Think Tac Toe

Objective: Evaluate the credibility, accuracy, and quality of a source of information.

Learning Task: As part of you Think Tac Toe project, you will need to prepare an annotated bibliography. You will need to create an MLA annotated bibliography for at least 4 sources, including 1 book source.

What is an annotated bibliography?

An annotated bibliography is a list of citations to books, articles, and documents. Each citation is followed by a brief (usually about 150 words) description, evaluating the relevance, accuracy, and quality of the sources cited. Many of the topics you will be researching are controversial, and it is important to filter biased opinions and form conclusions based upon scientific facts.

Critically Appraising Sources of Information:

1.  What are the author's credentials – institutional affiliation, area of expertise?

2.  Date of publication – is the source current or out-of-date?

3.  Intended audience – elementary, technical, advanced?

4.  Objective reasoning – is the information fact or opinion?

5.  Support – do other sources substantiate the findings?

Example:

Manjoo, Farhad. "Everything You Always Wanted to Know About the Stem Cell Debate." 8 June 2005. 3 Aug. 2005 LexisNexis.

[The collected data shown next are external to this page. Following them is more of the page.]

Background: an optimization exercise with open tools, aiming at small area, a short achievable clock period and few clock cycles. Do not read the settings as production practice.

== main ==
// cvu
module cvu (
    input  wire        clk,
    input  wire        rst,
    input  wire        req_valid,
    output wire        req_ready,
    input  wire        req_write,
    input  wire [11:0] req_addr,
    input  wire [31:0] req_wdata,
    output reg         rsp_valid,
    output reg  [31:0] rsp_rdata,
    output reg         alert
);
export LEC_CHECK = 0
export CAP_MARGIN = 30
export CORE_MARGIN = 2
export CORE_UTILIZATION = 30
export PLACE_DENSITY = 0.45
export SLEW_MARGIN = 30
create_clock -name core_clock -period 24.0 [get_ports {clk}]
standard.sh (not shown) runs the stock make flow with config.mk's settings and CLKGATE_MAP_FILE= SYNTH_SCRIPT=/design/flow/synth_recipe.tcl, a recipe that flattens the netlist after the stock synthesis.
==> flow/flow/run.sh <==
#!/bin/bash
set -euo pipefail
bash standard.sh SETUP_SLACK_MARGIN=18 CTS_CLUSTER_SIZE=25 CTS_CLUSTER_DIAMETER=80 finish > standard.log 2>&1
--- input diff main..the feature branch ---
--- a/flow/design.v
+++ b/flow/design.v
@@ -115,21 +115,20 @@
     reg [1:0]    fn    [0:NF-1];    
     reg [31:0]   fdata [0:NF-1];    
     reg [2:0]    fcnt;
     reg        eng_ctx;     
     reg        f_st;        
     reg        f_mu;        
     reg        f_vf;        
     reg        f_rd;        
     reg        f_ctx;
     reg        f_sA;        
-    reg        f_pctx;      
     reg [5:0]  f_cs, f_ls;  
     reg        st_exec;     
     wire [63:0] vr0 = eng_ctx ? vB : vA;
     wire [63:0] vr1 = eng_ctx ? vA : vB;
     reg        ready_q;     
     reg        busy;        
     reg        rv, rw, rlov;
     reg [9:0]  ra;
     reg [31:0] rdw;
     reg        r_start_q, r_feed_q, r_f64h_q, r_vseth_q, r_rdv_q;
@@ -176,21 +175,21 @@
                 tops[i] = tops[i] ^ (e_mu[i - j] & a_low[j]);
         end
     end
     reg [63:0] e_out;
     always @(*) begin
         e_out = e_hi;
         for (j = 0; j < 32; j = j + 1)
             if (tops[j])
                 e_out = e_out ^ (e_pr >> (31 - j));
     end
-    wire [63:0] f_in  = f_st ? (f_pctx ? poly[1] : poly[0]) : f_sA ? vA : vB;
+    wire [63:0] f_in  = f_st ? poly[f_ctx] : f_sA ? vA : vB;
     wire [5:0]  f_s   = f_st ? f_cs : f_ls;    
     wire [63:0] f_out = refl(f_in, f_s);
     wire        mq_ctx = (phase[1] == P_MQ);
     wire [15:1] mq_q   = q16(pr[mq_ctx][14:0]);
     wire        mu_ctx = f_ctx;
     wire [31:16] mu_q  = q32(pr[mu_ctx][30:0], mu_ctx == eng_ctx ? {mA[15:1], 1'b1} : {mB[15:1], 1'b1});
     wire r_start  = rv && r_start_q;
     wire r_feed   = rv && r_feed_q;
     wire r_f64h   = rv && r_f64h_q;
     wire r_vseth  = rv && r_vseth_q;
@@ -383,21 +382,20 @@
             rv        <= 1'b0;
             rsp_valid <= 1'b0;
             fcnt      <= 3'd0;
             eng_ctx   <= 1'b0;
             room1_q   <= 1'b1;
             room2_q   <= 1'b1;
             idle0_q   <= 1'b0;
             idle1_q   <= 1'b0;
             f_st      <= 1'b1;      
             f_sA      <= 1'b0;
-            f_pctx    <= 1'b0;
             f_cs      <= 6'd32;
             f_ls      <= 6'd32;
             st_exec   <= 1'b0;
             f_mu      <= 1'b0;
             f_vf      <= 1'b0;
             f_rd      <= 1'b0;
             f_ctx     <= 1'b0;
             for (i = 0; i < NF; i = i + 1)
                 fv[i] <= 1'b0;
             for (k = 0; k < 2; k = k + 1) begin
@@ -424,21 +422,20 @@
             alert_en  <= alert_en_n;
             alert     <= |(sticky_n & alert_en_n);
             fcnt      <= fcnt_n;
             eng_ctx   <= eng_ctx_n;
             room1_q   <= fcnt_n <= NF - 1;
             room2_q   <= fcnt_n <= NF - 2;
             idle0_q   <= idle0_n;
             idle1_q   <= idle1_n;
             f_st      <= g_sf;
             f_sA      <= (g_vctx == eng_ctx_n);
-            f_pctx    <= g_sctx;
             f_cs      <= g_sctx ? cfg_s_n1 : cfg_s_n0;
             f_ls      <= g_vctx ? l_s_n1 : l_s_n0;
             st_exec   <= x_v && x_start && x_idle && (fcnt_n <= NF - 2);
             f_mu      <= g_mu;
             f_vf      <= g_vf;
             f_rd      <= g_rd;
             f_ctx     <= g_ctx;
             for (i = 0; i < NF; i = i + 1)
                 fv[i] <= (i < fcnt_n);
             for (k = 0; k < 2; k = k + 1)
[summary]
On sequential standard cell area, main and the feature branch are neck and neck. Sort main and the feature branch by required time of the critical path, descending, and the feature branch comes first. Cell depth of the worst setup path for the feature branch: 10 up relative to main. From main to the feature branch the numbers moved as follows: detailed-route vias per instance ~0 delta, global-route wire length before repair neither gained nor lost much, count of non-filler cells in the finished layout now sits at about the same level, number of buffer and inverter stages on the critical path up 2. Looking at main and the feature branch, the layout filler cell count is a wash.
No run of this note included a check of the RTL's function; only the layout flow was run.

-- separate check: timing with driven ports --
In the flow no input, the clock included, has a driving cell. The finished layouts below were timed again as built, in two steps.
Step 1: set_driving_cell puts a clkbuf_16 on clk and a buf_2 on each other input, an assumption about the parent block.
Step 2 moves the port delays by t, midway between the first and last clock arrival at a register: inputs arrive t later, outputs are due t later. That takes back most of the time a late clock gives input paths.
Three values: no drivers, after step 1, after step 2; two values: the first two.
run | t (ns) | setup slack, ns | worst register clock-pin slew, ns | pins driven straight from the clock port
main | 1.009 | 17.726 / 17.617 / 17.012 | 0.11 / 0.11 | 1
the feature branch | 0.995 | 17.788 / 17.708 / 16.986 | 0.11 / 0.11 | 1
After both steps setup and hold are still met in every run listed. The setup slack of the feature branch, which loses most, moves by -0.080 ns with the drivers and by -0.802 ns with both steps.
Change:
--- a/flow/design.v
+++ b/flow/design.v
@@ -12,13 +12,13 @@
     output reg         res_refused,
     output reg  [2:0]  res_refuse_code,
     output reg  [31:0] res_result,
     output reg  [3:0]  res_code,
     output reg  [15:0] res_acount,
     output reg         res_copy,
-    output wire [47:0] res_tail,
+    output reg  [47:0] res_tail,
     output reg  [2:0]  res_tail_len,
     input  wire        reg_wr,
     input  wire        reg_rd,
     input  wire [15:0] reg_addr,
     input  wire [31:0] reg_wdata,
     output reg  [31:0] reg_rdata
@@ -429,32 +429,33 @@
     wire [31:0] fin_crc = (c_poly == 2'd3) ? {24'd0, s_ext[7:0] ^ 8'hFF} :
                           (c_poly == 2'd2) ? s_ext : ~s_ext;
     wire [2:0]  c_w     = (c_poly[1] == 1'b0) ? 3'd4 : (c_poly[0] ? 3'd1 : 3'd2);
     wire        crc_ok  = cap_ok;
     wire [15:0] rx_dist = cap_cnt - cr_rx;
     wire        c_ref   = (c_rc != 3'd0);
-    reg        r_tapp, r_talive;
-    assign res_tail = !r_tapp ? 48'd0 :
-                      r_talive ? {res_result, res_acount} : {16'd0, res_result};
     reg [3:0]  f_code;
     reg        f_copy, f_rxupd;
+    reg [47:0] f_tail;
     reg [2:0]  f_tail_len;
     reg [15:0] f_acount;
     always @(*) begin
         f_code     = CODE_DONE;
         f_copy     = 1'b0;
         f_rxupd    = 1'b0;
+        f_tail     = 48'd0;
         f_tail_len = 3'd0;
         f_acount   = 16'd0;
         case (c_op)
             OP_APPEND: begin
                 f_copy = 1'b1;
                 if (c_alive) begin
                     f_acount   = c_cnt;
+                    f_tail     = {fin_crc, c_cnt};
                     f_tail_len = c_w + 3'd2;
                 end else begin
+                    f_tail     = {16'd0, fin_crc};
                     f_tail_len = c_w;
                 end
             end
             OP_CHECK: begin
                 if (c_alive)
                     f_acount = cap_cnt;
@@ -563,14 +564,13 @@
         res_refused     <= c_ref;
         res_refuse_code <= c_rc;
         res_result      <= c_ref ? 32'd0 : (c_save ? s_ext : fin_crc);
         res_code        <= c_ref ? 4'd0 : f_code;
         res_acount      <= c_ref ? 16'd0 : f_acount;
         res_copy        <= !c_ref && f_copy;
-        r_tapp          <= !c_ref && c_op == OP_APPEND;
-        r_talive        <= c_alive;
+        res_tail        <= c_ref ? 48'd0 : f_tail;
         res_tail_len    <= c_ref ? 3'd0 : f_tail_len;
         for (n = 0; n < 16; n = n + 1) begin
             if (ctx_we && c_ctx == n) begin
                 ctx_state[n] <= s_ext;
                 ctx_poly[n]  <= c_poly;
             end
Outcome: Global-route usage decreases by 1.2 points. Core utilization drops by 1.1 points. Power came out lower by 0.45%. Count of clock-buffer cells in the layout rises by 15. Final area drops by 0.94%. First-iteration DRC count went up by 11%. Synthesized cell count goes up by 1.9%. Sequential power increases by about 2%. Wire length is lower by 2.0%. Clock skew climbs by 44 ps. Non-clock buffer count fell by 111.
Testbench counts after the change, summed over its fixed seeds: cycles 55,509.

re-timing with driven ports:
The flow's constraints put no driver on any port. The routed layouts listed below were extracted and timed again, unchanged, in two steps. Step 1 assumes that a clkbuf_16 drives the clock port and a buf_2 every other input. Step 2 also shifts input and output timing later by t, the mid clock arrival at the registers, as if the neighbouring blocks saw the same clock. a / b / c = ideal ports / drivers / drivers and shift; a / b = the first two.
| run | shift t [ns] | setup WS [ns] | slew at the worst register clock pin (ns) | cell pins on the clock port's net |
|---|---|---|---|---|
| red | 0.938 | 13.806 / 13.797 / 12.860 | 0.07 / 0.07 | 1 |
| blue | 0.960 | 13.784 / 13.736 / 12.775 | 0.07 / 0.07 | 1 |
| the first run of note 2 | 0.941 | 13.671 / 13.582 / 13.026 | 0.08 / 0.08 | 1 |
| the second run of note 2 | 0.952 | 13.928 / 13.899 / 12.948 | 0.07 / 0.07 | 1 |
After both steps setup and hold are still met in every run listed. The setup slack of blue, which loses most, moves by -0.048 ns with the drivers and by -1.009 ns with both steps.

This article states the argument for embryonic stem cell research while reflecting a strong bias against the position of the Bush administration and its conservative supporters in the Republican party. The bias is immediately evident in the loaded language that the author uses in describing the event in which President Bush advocated donating left over embryos to infertile couples while surrounded by children who had been given life in this way. He calls this event a "publicity stunt," and "a publicity ploy." He later details the reasons why this is an impractical way to deal with the large number of frozen embryos that currently exist.

However, in spite of the political bias evident throughout the article, it nevertheless provides good factual information and a detailed and reasoned argument against the current government policy of restricting federal funding for embryonic stem cell research to a minimal number of stem cell lines already in existence rather than making funding available for the development of new stem cell lines that might be derived from other frozen embryos left over from invetro fertilization.

It defines key terms, tells why existing stem cell lines may not be safe for development of therapeutic applications, and summarizes the ethical arguments against the research.

The author emphasizes the political context of the debate and has the obvious intent of demonstrating how President Bush and others opposed to federal funding for embryonic stem cell research have an inconsistent and ultimately indefensible position on the issue.